• Problem to solve: Show every line below where "branches" appears.

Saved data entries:
- - -

`src/rtl/uart_tx_param.sv`:
```
// Word FIFO feeding the UART frame engine; power-of-2 depth, pointers wrap naturally.
// Latency: a pushed word is visible at the head (level != 0) one cycle after the push.
// Backpressure: wr_rdy drops while full; a held write is ignored until space frees up.
module uart_tx_fifo #(
    parameter int W     = 8,
    parameter int DEPTH = 16
) (
    input  logic                     clk,
    input  logic                     rst_n,
    input  logic                     wr_vld,
    output logic                     wr_rdy,
    input  logic [W-1:0]             wr_dat,
    input  logic                     rd_en,
    output logic [W-1:0]             rd_dat,
    output logic [$clog2(DEPTH):0]   level
);
    localparam int AW = $clog2(DEPTH);

    logic [W-1:0]  mem [DEPTH];
    logic [AW-1:0] wr_ptr;
    logic [AW-1:0] rd_ptr;
    logic          wr_en;
    logic          rd_go;

    assign wr_rdy = (level < (AW+1)'(DEPTH));
    assign wr_en  = wr_vld & wr_rdy;
    assign rd_go  = rd_en & (level != '0);
    assign rd_dat = mem[rd_ptr];

    always_ff @(posedge clk or negedge rst_n) begin
        if (!rst_n) begin
            wr_ptr <= '0;
            rd_ptr <= '0;
            level  <= '0;
        end else begin
            if (wr_en) wr_ptr <= wr_ptr + 1'b1;
            if (rd_go) rd_ptr <= rd_ptr + 1'b1;
            case ({wr_en, rd_go})
                2'b10:   level <= level + 1'b1;
                2'b01:   level <= level - 1'b1;
                default: level <= level;
            endcase
        end
    end

    always_ff @(posedge clk) begin
        if (wr_en) mem[wr_ptr] <= wr_dat;
    end
endmodule

// Parameterised UART transmitter: FIFO-buffered words sent as start/data/parity/stop frames.
// Latency: push in cycle N into an idle, empty block puts the start bit on tx from N+2.
// Backpressure: tx_ready low while the FIFO holds FIFO_DEPTH words; frames run back-to-back.
module uart_tx_param #(
    parameter int FCLK       = 100000000,
    parameter int BAUD       = 115200,
    parameter int DATA_BITS  = 8,
    parameter int PARITY     = 0,
    parameter int STOP_BITS  = 1,
    parameter int FIFO_DEPTH = 16
) (
    input  logic                          clk,
    input  logic                          rst_n,
    input  logic [DATA_BITS-1:0]          tx_data,
    input  logic                          tx_valid,
    output logic                          tx_ready,
    output logic                          tx,
    output logic                          busy,
    output logic [$clog2(FIFO_DEPTH):0]   fifo_level
);
    localparam int DIV = FCLK / BAUD;
    localparam int CW  = (DIV > 1) ? $clog2(DIV) : 1;

    if (DATA_BITS < 5 || DATA_BITS > 9) begin : g_bad_data_bits
        $error("uart_tx_param: DATA_BITS must be 5..9");
    end
    if (PARITY < 0 || PARITY > 2) begin : g_bad_parity
        $error("uart_tx_param: PARITY must be 0, 1 or 2");
    end
    if (STOP_BITS < 1 || STOP_BITS > 2) begin : g_bad_stop_bits
        $error("uart_tx_param: STOP_BITS must be 1 or 2");
    end
    if (FIFO_DEPTH < 2 || (FIFO_DEPTH & (FIFO_DEPTH - 1)) != 0) begin : g_bad_depth
        $error("uart_tx_param: FIFO_DEPTH must be a power of 2, at least 2");
    end
    if (DIV < 1) begin : g_bad_div
        $error("uart_tx_param: FCLK must be at least BAUD");
    end

    typedef enum logic [2:0] {S_IDLE, S_START, S_DATA, S_PARITY, S_STOP} state_t;

    state_t                 state_q, state_d;
    logic [CW-1:0]          cnt_q, cnt_d;
    logic [3:0]             bit_q, bit_d;
    logic [DATA_BITS-1:0]   shift_q, shift_d;
    logic                   par_q, par_d;
    logic                   tx_q, tx_d;
    logic                   pop;
    logic                   load;
    logic                   bit_end;
    logic [DATA_BITS-1:0]   head_dat;

    uart_tx_fifo #(.W(DATA_BITS), .DEPTH(FIFO_DEPTH)) u_fifo (
        .clk    (clk),
        .rst_n  (rst_n),
        .wr_vld (tx_valid),
        .wr_rdy (tx_ready),
        .wr_dat (tx_data),
        .rd_en  (pop),
        .rd_dat (head_dat),
        .level  (fifo_level)
    );

    assign bit_end = (cnt_q == CW'(DIV - 1));

    always_comb begin
        state_d = state_q;
        cnt_d   = bit_end ? '0 : cnt_q + 1'b1;
        bit_d   = bit_q;
        shift_d = shift_q;
        par_d   = par_q;
        load    = 1'b0;
        pop     = 1'b0;
        case (state_q)
            S_IDLE: begin
                cnt_d = '0;
                if (fifo_level != '0) load = 1'b1;
            end
            S_START: begin
                if (bit_end) begin
                    state_d = S_DATA;
                    bit_d   = '0;
                end
            end
            S_DATA: begin
                if (bit_end) begin
                    shift_d = shift_q >> 1;
                    if (bit_q == 4'(DATA_BITS - 1)) begin
                        bit_d   = '0;
                        state_d = (PARITY != 0) ? S_PARITY : S_STOP;
                    end else begin
                        bit_d = bit_q + 1'b1;
                    end
                end
            end
            S_PARITY: begin
                if (bit_end) begin
                    state_d = S_STOP;
                    bit_d   = '0;
                end
            end
            S_STOP: begin
                if (bit_end) begin
                    if (bit_q == 4'(STOP_BITS - 1)) begin
                        state_d = S_IDLE;
                        bit_d   = '0;
                        // Chain straight into the next frame so there is no idle gap.
                        if (fifo_level != '0) load = 1'b1;
                    end else begin
                        bit_d = bit_q + 1'b1;
                    end
                end
            end
            default: state_d = S_IDLE;
        endcase
        if (load) begin
            pop     = 1'b1;
            state_d = S_START;
            cnt_d   = '0;
            bit_d   = '0;
            shift_d = head_dat;
            par_d   = (^head_dat) ^ (PARITY == 2);
        end
        case (state_d)
            S_START:  tx_d = 1'b0;
            S_DATA:   tx_d = shift_d[0];
            S_PARITY: tx_d = par_d;
            default:  tx_d = 1'b1;
        endcase
    end

    always_ff @(posedge clk or negedge rst_n) begin
        if (!rst_n) begin
            state_q <= S_IDLE;
            cnt_q   <= '0;
            bit_q   <= '0;
            shift_q <= '0;
            par_q   <= 1'b0;
            tx_q    <= 1'b1;
        end else begin
            state_q <= state_d;
            cnt_q   <= cnt_d;
            bit_q   <= bit_d;
            shift_q <= shift_d;
            par_q   <= par_d;
            tx_q    <= tx_d;
        end
    end

    assign tx   = tx_q;
    assign busy = (state_q != S_IDLE) || (fifo_level != '0);
endmodule

```
`config.mk`:
```
export PLATFORM = sky130hd
export DESIGN_NAME = uart_tx_param
export DESIGN_NICKNAME = d
export VERILOG_FILES = /design/src/rtl/uart_tx_param.sv
export SDC_FILE = /design/constraint.sdc
export NUM_CORES = 1
export LEC_CHECK = 0
export CORE_MARGIN = 10
export CORE_UTILIZATION = 60
export CTS_BUF_LIST = sky130_fd_sc_hd__clkbuf_8
export DETAILED_ROUTE_END_ITERATION = 6
export PLACE_DENSITY_LB_ADDON = 0.1
export REMOVE_ABC_BUFFERS = 1
export SLEW_MARGIN = 20
export SYNTH_ARGS = -nofsm -noshare
export SYNTH_HDL_FRONTEND = slang
export SYNTH_SLANG_ARGS = --single-unit
```
`constraint.sdc`:
```
create_clock -name clk -period 4.8 [get_ports clk]
set_clock_uncertainty 0.2 [all_clocks]
set_input_delay 0.72 -clock clk [delete_from_list [all_inputs] [get_ports clk]]
set_output_delay 0.72 -clock clk [all_outputs]
set_load 0.02 [all_outputs]
```
# Yosys cells after proc, flatten, opt, wreduce, memory -nomap -nowiden
# Memories as Yosys holds them, arrays and structs flattened.
# Cells that the tools add are included.
word_totals:
  reg_bits: 40
  mem_bits_rw: 128
  output_inout_bits: 8
  elab_cells: 78
  n_memories: 1
mem_list:
  columns: ["name", "depth", "width", "read_ports", "rd_ports_with_merged_regs", "wr", "line_no", "text"]
  rows:
  - ["u_fifo.mem", 16, 8, 1, 0, 1, "19", "logic [W-1:0] mem [DEPTH];"]
classes:
  n_addsub: 6
  order_cmp: 1
  eq_ne: 14
  n_mux: 31
  bitwise: 2
  n_reduce_logical: 13
op_table:
  columns: ["operator", "n"]
  rows:
  - ["10-bit two-way mux", 3]
  - ["4-bit two-way mux", 6]
  - ["8-bit two-way mux", 3]
  - ["3-bit two-way mux", 7]
  - ["3-bit case mux with 5 select lines", 1]
  - ["4-bit by 1-bit adder with 4-bit output, second input constant", 3]
  - ["3-bit by 2-bit equality test with 1-bit output, second input constant", 4]
  - ["4-bit case mux with 3 select lines", 1]
  - ["10-bit by 1-bit adder with 10-bit output, second input constant", 1]
  - ["10-bit equality test, second input constant", 1]
  - ["5-bit case mux with 2 select lines", 1]
  - ["8-bit XOR reduction", 1]
  - ["1-bit two-way mux", 7]
  - ["3-bit by 1-bit equality test with 1-bit output, second input constant", 2]
  - ["3-bit != test, second input constant", 2]
  - ["2-bit nonzero test", 3]
  - ["5-bit by 1-bit adder with 5-bit output, second input constant", 1]
  - ["5-bit < comparator, second input constant", 1]
  - ["5-bit nonzero test", 1]
  - ["5-bit by 1-bit subtractor with 5-bit output, second input constant", 1]
  - ["4-bit by 3-bit equality test with 1-bit output, second input constant", 1]
  - ["4-bit logical NOT", 1]
  - ["4-bit AND reduction", 1]
  - ["4-bit nonzero test", 1]
  - ["12 further kinds", 13]

# Logic depth before layout (Yosys ltp)
# Gate-level depths: netlist of run 1.
logic_depth:
  ltp_word: 9
  mapped_depth: 16

# By module
# From an unflattened synthesis of run 1, not the netlist that was laid out.
hier_totals:
  hier_cells: 479
  hier_area_um2: 7298.2
modules_own_cells:
  columns: ["module", "instances", "cells_each", "area_each_um2", "seq_area_each_um2"]
  rows:
  - ["uart_tx_fifo", 1, 326, 5778.0, 4169.0]
  - ["uart_tx_param", 1, 153, 1520.2, 676.9]

# Least setup slack after synthesis of run 1
# OpenSTA, ideal clock, no wires.
synth_path:
  kind: "register to register"
  startpoint: "register cnt_q[0]"
  endpoint: "register u_fifo.level[4]"
  setup_time_ns: 0.128
  arrival_ns: 3.603
  t_required_ns: 4.472
  setup_slack_ns: 0.869
  stages_incl_launch_ff: 17
  n_path_buf: 2
  synth_period_minus_slack_ns: 3.931
  cell_sequence: "dfrtp_1 > ha_1 > or3b_1 > nor4_4 > nand2_2 > a2111oi_4 > buf_2 > ha_1 > clkbuf_1 > xor2_1 > ha_1 > o21ai_0 > a21oi_1 > a21oi_1 > xor2_1 > nor2_1 > xnor2_1"
synth_via:
  elab_chain_len: 7
  elab_cells_between_ends: 9
  cone_classes: "3 x eq/ne; 4 x mux; 1 x bitwise; 1 x reduce/logical"
synth_lines:
  columns: ["element", "line_no", "text"]
  rows:
  - ["start: declaration", "93", "logic [CW-1:0] cnt_q, cnt_d;"]
  - ["start signal: assignment", "192", "cnt_q <= cnt_d;"]
  - ["10-bit equality test *", "114", "assign bit_end = (cnt_q == CW'(DIV - 1));"]
  - ["1-bit two-way mux *", "153", "if (bit_end) begin"]
  - ["1-bit case mux with 2 select lines *", "124", "case (state_q)"]
  - ["1-bit two-way mux *", "166", "if (load) begin"]
  - ["1-bit AND *", "27", "assign rd_go = rd_en & (level != '0);"]
  - ["net u_fifo.rd_go", "23", "logic rd_go;"]
  - ["2-bit by 1-bit equality test with 1-bit output / 2-bit equality test (equally long branches)", "38", "case ({wr_en, rd_go})"]
  - ["5-bit case mux with 2 select lines / 2-bit nonzero test (equally long branches)", null, null]
  - ["end signal: assignment", "39", "2'b10: level <= level + 1'b1;"]
  - ["end signal: assignment", "40", "2'b01: level <= level - 1'b1;"]
  - ["end signal: assignment", "41", "default: level <= level;"]
  - ["end: declaration", "15", "output logic [$clog2(DEPTH):0] level"]
# The timed path passes the listed nets; every way through them passes the cells marked *.
# A chain may end at the register's enable or synchronous reset.

# Final worst setup path of run 1
layout_path:
  startpoint: "register cnt_q[0]"
  endpoint: "register u_fifo.level[4]"
layout_via:
  elab_chain_len: 7
  elab_cells_between_ends: 9
  cone_classes: "3 x eq/ne; 4 x mux; 1 x bitwise; 1 x reduce/logical"
layout_lines:
  columns: ["element", "line_no"]
  rows:
  - ["10-bit equality test *", "114"]
  - ["1-bit two-way mux *", "153"]
  - ["1-bit case mux with 2 select lines *", "124"]
  - ["1-bit two-way mux *", "166"]
  - ["1-bit AND *", "27"]
  - ["2-bit by 1-bit equality test with 1-bit output / 2-bit equality test (equally long branches)", "38"]
  - ["5-bit case mux with 2 select lines / 2-bit nonzero test (equally long branches)", null]
# Mark *: on every way between the ends. The rest lies on a longest branch, timed or not.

- - -

• Answer to the problem:
  - ["2-bit by 1-bit equality test with 1-bit output / 2-bit equality test (equally long branches)", "38", "case ({wr_en, rd_go})"]
  - ["5-bit case mux with 2 select lines / 2-bit nonzero test (equally long branches)", null, null]
  - ["2-bit by 1-bit equality test with 1-bit output / 2-bit equality test (equally long branches)", "38"]
  - ["5-bit case mux with 2 select lines / 2-bit nonzero test (equally long branches)", null]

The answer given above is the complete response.